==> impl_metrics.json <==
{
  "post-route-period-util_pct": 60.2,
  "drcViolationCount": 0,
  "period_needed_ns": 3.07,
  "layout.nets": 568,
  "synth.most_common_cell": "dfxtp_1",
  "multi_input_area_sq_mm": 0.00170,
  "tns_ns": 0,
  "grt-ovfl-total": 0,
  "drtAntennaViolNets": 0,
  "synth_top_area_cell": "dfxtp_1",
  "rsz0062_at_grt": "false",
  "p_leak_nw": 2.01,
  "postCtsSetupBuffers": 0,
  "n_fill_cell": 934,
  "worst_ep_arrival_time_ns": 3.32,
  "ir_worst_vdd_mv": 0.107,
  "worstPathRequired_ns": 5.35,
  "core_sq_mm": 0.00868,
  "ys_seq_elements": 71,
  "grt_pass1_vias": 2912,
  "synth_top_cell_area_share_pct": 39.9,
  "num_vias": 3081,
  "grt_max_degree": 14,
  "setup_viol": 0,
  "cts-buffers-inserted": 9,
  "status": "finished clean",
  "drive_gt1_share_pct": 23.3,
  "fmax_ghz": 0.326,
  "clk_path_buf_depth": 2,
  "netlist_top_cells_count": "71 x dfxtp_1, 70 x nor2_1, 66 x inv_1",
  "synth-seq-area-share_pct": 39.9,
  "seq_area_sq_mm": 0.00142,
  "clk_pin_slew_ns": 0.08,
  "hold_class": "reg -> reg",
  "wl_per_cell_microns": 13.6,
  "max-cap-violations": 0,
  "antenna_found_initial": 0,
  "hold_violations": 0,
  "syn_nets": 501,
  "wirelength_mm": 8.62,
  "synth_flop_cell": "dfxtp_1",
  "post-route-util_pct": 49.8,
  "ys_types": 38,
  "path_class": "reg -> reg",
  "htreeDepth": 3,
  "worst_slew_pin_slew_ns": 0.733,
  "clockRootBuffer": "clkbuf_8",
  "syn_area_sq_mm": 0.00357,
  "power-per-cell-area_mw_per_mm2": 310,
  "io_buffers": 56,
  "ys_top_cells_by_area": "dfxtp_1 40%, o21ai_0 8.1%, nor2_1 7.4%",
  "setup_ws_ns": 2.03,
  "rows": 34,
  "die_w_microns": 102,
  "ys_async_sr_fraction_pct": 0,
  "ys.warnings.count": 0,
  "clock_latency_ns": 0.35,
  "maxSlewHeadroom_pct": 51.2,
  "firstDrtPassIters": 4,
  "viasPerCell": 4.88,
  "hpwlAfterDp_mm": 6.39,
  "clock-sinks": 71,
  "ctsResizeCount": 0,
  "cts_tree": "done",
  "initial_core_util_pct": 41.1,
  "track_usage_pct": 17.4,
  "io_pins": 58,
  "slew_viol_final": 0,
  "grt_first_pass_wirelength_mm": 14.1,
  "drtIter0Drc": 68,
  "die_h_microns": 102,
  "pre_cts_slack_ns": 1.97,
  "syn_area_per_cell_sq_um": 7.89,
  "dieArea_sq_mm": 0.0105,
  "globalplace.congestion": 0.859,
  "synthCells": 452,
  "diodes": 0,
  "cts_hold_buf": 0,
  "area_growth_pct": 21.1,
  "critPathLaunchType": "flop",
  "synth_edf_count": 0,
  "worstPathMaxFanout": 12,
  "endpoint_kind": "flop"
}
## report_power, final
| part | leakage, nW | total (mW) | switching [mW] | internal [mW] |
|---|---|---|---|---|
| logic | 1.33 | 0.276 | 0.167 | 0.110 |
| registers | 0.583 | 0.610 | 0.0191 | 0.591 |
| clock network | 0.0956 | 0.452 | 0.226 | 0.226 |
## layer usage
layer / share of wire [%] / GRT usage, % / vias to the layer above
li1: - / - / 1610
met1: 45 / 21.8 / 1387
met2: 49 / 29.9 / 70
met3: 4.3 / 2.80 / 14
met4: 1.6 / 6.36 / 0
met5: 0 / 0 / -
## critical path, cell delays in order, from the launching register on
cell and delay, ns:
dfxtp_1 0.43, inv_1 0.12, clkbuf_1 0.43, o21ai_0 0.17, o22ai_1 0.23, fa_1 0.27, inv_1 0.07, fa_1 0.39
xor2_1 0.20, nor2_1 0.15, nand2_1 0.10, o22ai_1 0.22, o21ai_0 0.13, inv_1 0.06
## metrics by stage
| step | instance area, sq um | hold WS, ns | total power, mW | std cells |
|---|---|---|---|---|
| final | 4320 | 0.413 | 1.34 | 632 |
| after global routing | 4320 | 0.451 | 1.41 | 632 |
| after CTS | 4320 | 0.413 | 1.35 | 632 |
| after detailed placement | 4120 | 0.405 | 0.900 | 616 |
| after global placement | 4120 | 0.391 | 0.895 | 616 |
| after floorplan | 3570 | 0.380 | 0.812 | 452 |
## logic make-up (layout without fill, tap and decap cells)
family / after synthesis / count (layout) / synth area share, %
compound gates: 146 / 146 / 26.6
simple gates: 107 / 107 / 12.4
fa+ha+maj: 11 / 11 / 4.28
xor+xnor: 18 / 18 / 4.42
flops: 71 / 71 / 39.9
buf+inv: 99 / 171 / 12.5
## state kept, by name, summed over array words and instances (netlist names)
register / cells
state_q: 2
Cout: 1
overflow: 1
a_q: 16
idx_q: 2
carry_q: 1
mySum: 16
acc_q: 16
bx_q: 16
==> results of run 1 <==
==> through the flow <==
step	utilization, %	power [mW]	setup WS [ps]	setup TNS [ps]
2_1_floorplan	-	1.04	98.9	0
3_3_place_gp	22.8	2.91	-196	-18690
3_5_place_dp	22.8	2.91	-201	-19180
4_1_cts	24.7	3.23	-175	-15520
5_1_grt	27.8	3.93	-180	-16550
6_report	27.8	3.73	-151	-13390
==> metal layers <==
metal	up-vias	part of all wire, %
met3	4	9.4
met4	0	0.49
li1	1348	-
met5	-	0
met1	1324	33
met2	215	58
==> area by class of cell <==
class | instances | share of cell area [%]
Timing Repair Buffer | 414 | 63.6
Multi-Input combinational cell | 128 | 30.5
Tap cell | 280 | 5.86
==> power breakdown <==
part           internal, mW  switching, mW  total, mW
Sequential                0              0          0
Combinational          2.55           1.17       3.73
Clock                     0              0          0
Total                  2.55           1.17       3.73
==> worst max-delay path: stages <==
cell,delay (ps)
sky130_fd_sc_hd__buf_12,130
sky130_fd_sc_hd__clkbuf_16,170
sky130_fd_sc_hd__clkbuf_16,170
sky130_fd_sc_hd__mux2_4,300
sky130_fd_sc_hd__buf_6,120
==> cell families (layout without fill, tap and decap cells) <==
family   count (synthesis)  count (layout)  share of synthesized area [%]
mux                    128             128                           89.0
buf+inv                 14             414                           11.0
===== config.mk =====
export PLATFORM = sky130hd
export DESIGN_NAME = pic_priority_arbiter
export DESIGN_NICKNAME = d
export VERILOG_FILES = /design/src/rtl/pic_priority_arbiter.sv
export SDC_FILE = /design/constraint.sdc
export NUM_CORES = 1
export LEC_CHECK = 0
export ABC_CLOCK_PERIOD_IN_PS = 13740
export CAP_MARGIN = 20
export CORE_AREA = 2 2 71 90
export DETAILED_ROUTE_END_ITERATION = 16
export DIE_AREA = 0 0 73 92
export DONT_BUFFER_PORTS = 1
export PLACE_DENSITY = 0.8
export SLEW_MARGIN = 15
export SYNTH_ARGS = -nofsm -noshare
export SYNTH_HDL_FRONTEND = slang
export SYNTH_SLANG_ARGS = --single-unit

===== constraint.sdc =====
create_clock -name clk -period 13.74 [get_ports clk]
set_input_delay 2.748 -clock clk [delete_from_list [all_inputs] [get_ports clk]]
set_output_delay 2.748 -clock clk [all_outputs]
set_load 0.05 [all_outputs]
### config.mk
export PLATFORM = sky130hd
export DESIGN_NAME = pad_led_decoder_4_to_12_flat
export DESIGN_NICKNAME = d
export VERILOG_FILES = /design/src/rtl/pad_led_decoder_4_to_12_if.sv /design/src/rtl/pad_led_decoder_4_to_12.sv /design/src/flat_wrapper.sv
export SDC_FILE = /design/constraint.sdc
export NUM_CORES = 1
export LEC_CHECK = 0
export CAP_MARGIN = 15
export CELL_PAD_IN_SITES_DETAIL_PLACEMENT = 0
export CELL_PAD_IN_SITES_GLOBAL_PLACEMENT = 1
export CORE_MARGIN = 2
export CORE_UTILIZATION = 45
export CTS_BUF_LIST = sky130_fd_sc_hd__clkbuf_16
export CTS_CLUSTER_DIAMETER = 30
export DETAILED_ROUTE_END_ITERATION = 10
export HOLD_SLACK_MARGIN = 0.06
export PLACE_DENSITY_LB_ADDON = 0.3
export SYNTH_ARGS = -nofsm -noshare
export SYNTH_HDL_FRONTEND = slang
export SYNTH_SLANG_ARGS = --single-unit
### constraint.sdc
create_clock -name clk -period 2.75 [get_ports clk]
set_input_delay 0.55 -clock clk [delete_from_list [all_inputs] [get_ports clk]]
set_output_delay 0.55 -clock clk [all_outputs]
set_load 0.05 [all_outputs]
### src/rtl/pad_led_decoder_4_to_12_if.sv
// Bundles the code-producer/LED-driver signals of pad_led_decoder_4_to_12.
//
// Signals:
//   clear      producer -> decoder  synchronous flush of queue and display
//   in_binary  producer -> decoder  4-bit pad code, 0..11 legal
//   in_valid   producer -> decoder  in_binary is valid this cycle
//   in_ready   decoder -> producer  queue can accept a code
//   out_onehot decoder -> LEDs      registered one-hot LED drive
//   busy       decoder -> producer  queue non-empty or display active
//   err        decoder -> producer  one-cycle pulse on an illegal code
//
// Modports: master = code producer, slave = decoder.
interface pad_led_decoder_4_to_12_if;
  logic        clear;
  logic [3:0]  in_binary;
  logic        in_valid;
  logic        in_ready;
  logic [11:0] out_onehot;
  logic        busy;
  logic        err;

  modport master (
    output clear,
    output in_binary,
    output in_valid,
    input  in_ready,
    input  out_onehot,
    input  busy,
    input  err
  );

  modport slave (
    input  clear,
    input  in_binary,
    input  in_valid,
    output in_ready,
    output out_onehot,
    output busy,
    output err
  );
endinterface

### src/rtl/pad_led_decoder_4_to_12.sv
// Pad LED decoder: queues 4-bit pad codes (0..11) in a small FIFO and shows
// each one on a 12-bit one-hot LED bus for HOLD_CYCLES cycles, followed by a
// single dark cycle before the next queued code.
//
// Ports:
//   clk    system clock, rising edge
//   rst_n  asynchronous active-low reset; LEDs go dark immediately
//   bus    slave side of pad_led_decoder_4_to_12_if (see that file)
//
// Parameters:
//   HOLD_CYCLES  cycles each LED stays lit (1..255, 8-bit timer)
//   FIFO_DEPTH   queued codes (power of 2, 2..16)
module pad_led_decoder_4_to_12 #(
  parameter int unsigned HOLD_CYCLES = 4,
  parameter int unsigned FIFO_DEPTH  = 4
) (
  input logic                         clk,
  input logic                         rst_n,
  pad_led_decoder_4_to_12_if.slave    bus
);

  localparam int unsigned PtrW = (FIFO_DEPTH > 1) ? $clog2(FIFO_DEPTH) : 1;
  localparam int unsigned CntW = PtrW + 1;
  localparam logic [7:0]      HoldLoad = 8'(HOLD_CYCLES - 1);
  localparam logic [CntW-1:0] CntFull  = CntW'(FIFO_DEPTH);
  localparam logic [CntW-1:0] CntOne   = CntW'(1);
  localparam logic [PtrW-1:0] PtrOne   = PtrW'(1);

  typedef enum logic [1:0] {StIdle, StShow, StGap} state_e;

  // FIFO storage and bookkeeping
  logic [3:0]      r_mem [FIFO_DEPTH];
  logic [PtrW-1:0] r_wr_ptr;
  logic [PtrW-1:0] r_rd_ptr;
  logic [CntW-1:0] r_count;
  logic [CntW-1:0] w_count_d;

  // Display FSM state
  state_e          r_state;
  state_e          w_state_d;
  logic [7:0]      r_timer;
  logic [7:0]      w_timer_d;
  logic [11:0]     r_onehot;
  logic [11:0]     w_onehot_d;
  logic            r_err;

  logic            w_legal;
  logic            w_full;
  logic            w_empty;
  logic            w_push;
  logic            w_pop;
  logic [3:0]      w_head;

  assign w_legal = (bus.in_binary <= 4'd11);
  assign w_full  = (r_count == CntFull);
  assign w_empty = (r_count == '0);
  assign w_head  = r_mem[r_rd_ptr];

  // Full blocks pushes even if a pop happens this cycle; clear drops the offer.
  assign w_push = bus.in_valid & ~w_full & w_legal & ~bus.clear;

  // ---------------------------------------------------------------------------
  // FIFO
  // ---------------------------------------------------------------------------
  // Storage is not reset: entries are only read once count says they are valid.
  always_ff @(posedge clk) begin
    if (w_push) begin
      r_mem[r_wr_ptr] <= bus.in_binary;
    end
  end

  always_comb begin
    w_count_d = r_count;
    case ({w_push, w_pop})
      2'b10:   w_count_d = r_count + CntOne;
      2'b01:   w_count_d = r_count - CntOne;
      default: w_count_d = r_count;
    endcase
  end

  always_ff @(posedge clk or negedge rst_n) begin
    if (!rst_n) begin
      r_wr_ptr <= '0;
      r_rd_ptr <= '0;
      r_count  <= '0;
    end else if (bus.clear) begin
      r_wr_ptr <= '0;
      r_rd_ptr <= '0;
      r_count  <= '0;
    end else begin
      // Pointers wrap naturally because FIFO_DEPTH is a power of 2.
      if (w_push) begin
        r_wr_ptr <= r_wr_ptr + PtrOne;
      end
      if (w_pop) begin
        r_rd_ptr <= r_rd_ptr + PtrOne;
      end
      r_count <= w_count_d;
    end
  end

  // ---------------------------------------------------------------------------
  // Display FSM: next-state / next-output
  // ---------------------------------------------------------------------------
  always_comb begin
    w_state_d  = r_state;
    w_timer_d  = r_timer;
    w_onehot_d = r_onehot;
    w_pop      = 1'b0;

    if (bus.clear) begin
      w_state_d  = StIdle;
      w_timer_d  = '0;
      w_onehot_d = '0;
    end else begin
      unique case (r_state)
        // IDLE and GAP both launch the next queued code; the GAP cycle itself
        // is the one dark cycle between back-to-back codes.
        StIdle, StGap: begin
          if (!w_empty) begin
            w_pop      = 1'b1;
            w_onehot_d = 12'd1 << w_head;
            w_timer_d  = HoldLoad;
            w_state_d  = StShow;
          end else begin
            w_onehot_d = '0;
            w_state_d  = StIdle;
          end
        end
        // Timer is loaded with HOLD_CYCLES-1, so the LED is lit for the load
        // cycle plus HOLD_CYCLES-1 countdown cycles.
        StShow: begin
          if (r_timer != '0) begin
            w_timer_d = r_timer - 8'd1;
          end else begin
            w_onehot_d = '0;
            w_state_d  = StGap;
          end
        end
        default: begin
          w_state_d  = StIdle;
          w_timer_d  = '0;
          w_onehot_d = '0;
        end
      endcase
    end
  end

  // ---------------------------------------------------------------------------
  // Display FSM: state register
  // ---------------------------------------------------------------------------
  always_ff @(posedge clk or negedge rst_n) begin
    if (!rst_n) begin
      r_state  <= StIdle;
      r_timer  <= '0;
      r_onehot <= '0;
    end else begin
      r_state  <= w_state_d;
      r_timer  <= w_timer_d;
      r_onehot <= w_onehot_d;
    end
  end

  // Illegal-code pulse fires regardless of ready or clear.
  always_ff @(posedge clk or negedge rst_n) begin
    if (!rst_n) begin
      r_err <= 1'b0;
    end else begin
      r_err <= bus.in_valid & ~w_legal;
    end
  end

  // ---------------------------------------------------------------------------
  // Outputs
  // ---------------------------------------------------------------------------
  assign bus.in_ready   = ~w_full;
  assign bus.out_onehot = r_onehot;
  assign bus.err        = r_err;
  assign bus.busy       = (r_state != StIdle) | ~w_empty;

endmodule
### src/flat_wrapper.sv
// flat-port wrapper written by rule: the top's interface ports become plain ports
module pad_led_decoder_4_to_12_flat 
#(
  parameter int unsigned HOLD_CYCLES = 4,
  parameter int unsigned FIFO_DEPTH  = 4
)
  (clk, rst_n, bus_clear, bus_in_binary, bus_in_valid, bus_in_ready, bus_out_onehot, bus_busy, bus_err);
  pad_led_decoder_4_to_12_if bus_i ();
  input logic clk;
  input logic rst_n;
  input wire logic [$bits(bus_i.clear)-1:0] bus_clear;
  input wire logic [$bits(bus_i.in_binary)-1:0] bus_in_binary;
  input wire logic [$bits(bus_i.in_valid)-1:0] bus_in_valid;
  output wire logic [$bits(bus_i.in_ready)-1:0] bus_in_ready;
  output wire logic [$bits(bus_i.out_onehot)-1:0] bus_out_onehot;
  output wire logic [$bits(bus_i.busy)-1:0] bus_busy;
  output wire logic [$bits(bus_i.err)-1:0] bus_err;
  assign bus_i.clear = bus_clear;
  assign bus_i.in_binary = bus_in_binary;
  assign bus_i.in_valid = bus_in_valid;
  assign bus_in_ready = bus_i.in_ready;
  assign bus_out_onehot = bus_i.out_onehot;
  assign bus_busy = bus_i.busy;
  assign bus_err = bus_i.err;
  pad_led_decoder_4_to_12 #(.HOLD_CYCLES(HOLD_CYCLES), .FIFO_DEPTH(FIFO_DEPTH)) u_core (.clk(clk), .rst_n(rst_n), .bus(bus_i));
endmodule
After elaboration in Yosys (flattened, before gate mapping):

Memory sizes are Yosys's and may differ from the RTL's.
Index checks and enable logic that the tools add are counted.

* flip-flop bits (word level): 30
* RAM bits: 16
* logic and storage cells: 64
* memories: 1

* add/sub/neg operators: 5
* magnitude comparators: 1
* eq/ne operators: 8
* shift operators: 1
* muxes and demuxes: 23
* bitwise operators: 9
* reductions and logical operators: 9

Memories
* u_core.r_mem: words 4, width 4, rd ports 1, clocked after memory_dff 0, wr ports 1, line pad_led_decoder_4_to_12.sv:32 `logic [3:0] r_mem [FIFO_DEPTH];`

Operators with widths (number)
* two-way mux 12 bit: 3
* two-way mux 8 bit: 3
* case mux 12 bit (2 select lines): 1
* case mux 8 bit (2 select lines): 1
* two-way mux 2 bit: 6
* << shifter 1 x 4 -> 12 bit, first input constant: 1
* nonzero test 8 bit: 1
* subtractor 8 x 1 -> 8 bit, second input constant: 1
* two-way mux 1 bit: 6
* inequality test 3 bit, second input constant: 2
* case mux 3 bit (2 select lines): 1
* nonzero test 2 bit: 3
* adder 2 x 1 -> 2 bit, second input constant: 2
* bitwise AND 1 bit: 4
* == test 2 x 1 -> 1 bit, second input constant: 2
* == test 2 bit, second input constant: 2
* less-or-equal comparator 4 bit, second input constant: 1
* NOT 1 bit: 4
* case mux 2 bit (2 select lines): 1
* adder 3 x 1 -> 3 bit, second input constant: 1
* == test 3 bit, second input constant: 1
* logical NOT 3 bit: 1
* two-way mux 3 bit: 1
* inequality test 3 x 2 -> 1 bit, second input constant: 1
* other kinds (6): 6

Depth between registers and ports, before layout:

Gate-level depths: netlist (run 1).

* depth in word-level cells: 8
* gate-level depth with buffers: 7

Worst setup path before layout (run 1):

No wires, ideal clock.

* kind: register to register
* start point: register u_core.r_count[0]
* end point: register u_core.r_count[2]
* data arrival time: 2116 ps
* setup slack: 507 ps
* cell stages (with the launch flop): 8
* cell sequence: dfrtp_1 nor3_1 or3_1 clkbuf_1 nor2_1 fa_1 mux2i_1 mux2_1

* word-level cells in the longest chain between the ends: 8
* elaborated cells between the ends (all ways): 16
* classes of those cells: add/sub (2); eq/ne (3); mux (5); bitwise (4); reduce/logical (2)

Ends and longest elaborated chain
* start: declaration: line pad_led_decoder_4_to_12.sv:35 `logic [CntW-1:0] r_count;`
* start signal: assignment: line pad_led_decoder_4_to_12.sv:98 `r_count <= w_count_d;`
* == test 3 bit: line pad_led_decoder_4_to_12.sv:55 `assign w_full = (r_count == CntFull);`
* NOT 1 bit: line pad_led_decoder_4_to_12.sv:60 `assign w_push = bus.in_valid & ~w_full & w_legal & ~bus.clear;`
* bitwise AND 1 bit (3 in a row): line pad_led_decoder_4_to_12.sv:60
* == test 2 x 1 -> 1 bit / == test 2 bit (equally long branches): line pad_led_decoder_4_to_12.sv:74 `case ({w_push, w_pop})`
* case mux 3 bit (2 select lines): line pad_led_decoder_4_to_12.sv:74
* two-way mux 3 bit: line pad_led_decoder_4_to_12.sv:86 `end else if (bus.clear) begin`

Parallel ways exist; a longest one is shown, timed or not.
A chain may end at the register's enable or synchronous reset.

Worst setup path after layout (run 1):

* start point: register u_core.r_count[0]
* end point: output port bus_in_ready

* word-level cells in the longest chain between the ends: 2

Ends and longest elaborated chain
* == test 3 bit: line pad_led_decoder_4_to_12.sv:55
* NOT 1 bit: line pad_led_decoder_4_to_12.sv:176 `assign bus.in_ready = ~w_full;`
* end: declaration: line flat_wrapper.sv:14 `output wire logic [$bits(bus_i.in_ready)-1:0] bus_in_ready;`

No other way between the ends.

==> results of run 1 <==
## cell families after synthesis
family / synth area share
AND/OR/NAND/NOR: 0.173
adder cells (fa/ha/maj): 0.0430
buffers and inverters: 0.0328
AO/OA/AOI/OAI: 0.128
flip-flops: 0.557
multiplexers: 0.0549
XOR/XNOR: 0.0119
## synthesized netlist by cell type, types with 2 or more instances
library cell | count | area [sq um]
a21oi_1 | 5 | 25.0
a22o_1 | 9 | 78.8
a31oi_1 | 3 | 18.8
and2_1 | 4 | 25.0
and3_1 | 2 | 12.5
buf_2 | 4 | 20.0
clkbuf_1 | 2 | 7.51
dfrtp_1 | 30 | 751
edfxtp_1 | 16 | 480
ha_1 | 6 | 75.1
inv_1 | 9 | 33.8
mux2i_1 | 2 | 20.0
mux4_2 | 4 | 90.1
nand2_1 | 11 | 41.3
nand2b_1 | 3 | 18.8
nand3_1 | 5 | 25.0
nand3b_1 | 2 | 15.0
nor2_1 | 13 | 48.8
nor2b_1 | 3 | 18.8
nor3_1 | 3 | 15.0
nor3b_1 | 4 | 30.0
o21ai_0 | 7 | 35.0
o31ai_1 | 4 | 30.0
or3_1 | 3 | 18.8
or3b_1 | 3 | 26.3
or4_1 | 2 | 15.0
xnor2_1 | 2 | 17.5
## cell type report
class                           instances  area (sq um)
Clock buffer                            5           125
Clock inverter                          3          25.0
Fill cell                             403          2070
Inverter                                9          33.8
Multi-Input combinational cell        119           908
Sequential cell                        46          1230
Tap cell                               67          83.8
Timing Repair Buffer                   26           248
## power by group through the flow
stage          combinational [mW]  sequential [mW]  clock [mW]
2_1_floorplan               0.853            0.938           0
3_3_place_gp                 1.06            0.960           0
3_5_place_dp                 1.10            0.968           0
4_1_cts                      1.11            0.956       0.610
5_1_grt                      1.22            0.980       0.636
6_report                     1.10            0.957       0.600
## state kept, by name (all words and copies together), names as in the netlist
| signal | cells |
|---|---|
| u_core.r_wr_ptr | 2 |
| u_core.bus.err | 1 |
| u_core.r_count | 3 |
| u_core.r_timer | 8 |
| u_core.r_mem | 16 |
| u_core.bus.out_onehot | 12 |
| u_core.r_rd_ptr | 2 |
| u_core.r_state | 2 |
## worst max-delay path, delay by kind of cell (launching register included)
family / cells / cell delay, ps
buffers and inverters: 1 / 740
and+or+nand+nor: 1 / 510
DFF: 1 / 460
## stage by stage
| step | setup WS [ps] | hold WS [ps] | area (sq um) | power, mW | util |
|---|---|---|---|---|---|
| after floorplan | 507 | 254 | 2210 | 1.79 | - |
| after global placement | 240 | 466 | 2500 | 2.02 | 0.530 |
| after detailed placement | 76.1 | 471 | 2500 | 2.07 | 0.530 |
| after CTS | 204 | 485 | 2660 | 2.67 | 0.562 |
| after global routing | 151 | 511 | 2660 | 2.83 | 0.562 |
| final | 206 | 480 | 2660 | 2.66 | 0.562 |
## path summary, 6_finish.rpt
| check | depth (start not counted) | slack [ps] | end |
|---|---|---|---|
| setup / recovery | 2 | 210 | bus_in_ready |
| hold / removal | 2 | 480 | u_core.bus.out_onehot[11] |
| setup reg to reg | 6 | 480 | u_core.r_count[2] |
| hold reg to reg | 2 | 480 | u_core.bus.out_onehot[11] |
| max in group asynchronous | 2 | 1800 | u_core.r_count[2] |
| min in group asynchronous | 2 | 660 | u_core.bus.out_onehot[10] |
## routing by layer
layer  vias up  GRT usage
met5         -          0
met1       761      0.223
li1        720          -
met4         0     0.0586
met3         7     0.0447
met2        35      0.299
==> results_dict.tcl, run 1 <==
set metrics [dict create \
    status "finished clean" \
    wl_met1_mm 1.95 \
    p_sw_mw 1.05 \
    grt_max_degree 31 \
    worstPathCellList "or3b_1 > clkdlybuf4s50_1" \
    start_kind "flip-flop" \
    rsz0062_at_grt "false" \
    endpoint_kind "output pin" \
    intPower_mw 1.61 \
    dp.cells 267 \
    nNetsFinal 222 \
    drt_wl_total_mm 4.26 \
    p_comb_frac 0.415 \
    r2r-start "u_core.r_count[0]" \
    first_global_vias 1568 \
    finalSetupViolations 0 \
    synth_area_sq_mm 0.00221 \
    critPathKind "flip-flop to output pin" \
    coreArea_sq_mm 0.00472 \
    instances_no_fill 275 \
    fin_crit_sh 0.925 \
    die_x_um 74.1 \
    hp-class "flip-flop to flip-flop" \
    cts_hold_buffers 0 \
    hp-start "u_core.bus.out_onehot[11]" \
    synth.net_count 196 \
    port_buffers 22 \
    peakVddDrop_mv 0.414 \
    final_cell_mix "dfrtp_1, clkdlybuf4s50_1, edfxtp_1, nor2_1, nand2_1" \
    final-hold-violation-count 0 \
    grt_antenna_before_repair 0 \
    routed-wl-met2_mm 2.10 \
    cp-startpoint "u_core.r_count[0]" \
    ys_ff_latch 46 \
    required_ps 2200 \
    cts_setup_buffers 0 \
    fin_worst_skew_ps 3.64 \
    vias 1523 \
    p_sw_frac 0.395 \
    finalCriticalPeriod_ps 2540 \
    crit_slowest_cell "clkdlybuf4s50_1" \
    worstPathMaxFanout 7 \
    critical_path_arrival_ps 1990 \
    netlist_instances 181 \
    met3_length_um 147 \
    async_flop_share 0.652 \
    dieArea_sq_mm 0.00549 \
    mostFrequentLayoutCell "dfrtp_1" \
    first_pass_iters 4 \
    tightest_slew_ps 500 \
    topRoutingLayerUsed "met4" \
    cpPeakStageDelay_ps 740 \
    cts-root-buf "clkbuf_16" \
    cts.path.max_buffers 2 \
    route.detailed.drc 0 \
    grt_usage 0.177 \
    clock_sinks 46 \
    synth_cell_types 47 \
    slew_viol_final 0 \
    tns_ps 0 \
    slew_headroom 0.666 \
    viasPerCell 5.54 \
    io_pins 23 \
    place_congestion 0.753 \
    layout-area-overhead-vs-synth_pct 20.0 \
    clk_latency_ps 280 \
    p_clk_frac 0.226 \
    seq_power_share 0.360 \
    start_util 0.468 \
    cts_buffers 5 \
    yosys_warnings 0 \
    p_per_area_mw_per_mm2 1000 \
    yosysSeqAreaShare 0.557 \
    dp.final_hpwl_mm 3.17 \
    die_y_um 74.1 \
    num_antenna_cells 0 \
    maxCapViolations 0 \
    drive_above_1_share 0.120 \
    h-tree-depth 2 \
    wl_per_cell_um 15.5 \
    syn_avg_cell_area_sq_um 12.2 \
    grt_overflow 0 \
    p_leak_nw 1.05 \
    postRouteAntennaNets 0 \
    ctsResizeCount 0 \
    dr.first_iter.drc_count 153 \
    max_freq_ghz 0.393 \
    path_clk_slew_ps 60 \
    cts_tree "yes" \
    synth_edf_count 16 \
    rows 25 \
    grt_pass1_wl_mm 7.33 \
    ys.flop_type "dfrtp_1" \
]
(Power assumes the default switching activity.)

__________

§ **What needs to be done**:
If a line in the records above contains the string "metal", copy that line out.

§ **Written response**:
==> metal layers <==
metal	up-vias	part of all wire, %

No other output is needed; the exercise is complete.